▶ REQUIREMENT
Below are the data; count the lines with the string "instances" in them and give that number only.

[Dataset entries]
________________________________________

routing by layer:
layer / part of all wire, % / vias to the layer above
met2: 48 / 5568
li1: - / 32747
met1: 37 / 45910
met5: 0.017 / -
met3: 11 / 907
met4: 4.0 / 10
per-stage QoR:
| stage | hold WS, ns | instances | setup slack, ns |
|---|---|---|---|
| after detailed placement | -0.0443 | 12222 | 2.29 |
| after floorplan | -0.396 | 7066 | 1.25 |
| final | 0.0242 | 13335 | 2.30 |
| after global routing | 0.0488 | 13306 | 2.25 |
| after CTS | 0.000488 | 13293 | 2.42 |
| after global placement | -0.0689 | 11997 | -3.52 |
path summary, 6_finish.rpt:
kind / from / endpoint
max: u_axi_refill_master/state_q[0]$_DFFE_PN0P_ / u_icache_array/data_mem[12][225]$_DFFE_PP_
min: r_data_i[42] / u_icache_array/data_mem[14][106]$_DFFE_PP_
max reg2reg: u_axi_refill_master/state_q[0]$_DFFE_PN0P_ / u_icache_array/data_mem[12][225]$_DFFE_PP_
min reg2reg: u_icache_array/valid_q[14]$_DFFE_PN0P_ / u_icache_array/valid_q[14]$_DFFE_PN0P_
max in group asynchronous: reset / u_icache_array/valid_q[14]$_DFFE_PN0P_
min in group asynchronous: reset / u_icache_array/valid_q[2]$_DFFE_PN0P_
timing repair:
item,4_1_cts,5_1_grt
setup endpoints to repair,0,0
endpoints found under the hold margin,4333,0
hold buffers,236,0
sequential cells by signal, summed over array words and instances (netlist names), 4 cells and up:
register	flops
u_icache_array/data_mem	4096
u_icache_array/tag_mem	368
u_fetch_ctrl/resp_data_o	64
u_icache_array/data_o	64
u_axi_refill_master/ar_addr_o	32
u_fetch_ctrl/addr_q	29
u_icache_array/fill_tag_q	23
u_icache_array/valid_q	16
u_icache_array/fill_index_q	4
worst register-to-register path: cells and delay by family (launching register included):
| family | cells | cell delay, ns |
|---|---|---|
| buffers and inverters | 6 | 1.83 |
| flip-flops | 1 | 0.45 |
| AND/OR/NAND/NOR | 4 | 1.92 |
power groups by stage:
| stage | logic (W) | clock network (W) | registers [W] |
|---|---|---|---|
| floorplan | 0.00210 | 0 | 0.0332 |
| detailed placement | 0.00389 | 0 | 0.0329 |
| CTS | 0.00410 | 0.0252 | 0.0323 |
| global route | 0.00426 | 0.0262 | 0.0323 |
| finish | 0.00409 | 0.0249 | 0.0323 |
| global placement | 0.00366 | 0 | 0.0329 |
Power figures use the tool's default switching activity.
$ cat config.mk
export PLATFORM = sky130hd
export DESIGN_NAME = mask_rnd_gen
export DESIGN_NICKNAME = d
export VERILOG_FILES = /design/src/rtl/mask_rnd_gen.sv
export VERILOG_INCLUDE_DIRS = /design/src /design/src/rtl
export SDC_FILE = /design/constraint.sdc
export NUM_CORES = 1
export LEC_CHECK = 0
export ABC_AREA = 1
export BUFFER_PORTS_ARGS = -buffer_cell sky130_fd_sc_hd__buf_2
export CAP_MARGIN = 20
export CORE_MARGIN = 8
export CORE_UTILIZATION = 40
export DETAILED_ROUTE_END_ITERATION = 10
export PLACE_DENSITY_LB_ADDON = 0.12
export RECOVER_POWER = 25
export SYNTH_ARGS = -nofsm -noshare
export SYNTH_HDL_FRONTEND = slang
export SYNTH_SLANG_ARGS = --single-unit
$ cat constraint.sdc
create_clock -name clk -period 4.6 [get_ports clk]
set_input_delay 0.46 -clock clk [delete_from_list [all_inputs] [get_ports clk]]
set_output_delay 0.46 -clock clk [all_outputs]
set_load 0.03 [all_outputs]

________________________________________

▶ EXERCISE RESPONSE
2